Task details
Write out every record in full, exactly as written, please.

(Stored data)
## config.mk

```make
export PLATFORM = sky130hd
export DESIGN_NAME = fc_stream_neuron_flat
export DESIGN_NICKNAME = d
export VERILOG_FILES = /design/src/rtl/fc_stream_neuron_if.sv /design/src/rtl/fc_stream_neuron.sv /design/src/flat_wrapper.sv
export SDC_FILE = /design/constraint.sdc
export NUM_CORES = 2
export LEC_CHECK = 0
export BUFFER_PORTS_ARGS = -buffer_cell sky130_fd_sc_hd__buf_2
export CORE_MARGIN = 4
export CORE_UTILIZATION = 40
export CTS_CLUSTER_DIAMETER = 120
export DETAILED_ROUTE_END_ITERATION = 12
export SYNTH_ARGS = -nofsm -noshare
export SYNTH_HDL_FRONTEND = slang
export SYNTH_SLANG_ARGS = --single-unit
```

## constraint.sdc

```tcl
create_clock -name clk -period 6.54 [get_ports clk]
set_input_delay 0 -clock clk [delete_from_list [all_inputs] [get_ports clk]]
set_output_delay 0 -clock clk [all_outputs]
set_load 0.02 [all_outputs]
```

Task solution
## config.mk

```make
export PLATFORM = sky130hd
export DESIGN_NAME = fc_stream_neuron_flat
export DESIGN_NICKNAME = d
export VERILOG_FILES = /design/src/rtl/fc_stream_neuron_if.sv /design/src/rtl/fc_stream_neuron.sv /design/src/flat_wrapper.sv
export SDC_FILE = /design/constraint.sdc
export NUM_CORES = 2
export LEC_CHECK = 0
export BUFFER_PORTS_ARGS = -buffer_cell sky130_fd_sc_hd__buf_2
export CORE_MARGIN = 4
export CORE_UTILIZATION = 40
export CTS_CLUSTER_DIAMETER = 120
export DETAILED_ROUTE_END_ITERATION = 12
export SYNTH_ARGS = -nofsm -noshare
export SYNTH_HDL_FRONTEND = slang
export SYNTH_SLANG_ARGS = --single-unit
```

## constraint.sdc

```tcl
create_clock -name clk -period 6.54 [get_ports clk]
set_input_delay 0 -clock clk [delete_from_list [all_inputs] [get_ports clk]]
set_output_delay 0 -clock clk [all_outputs]
set_load 0.02 [all_outputs]
```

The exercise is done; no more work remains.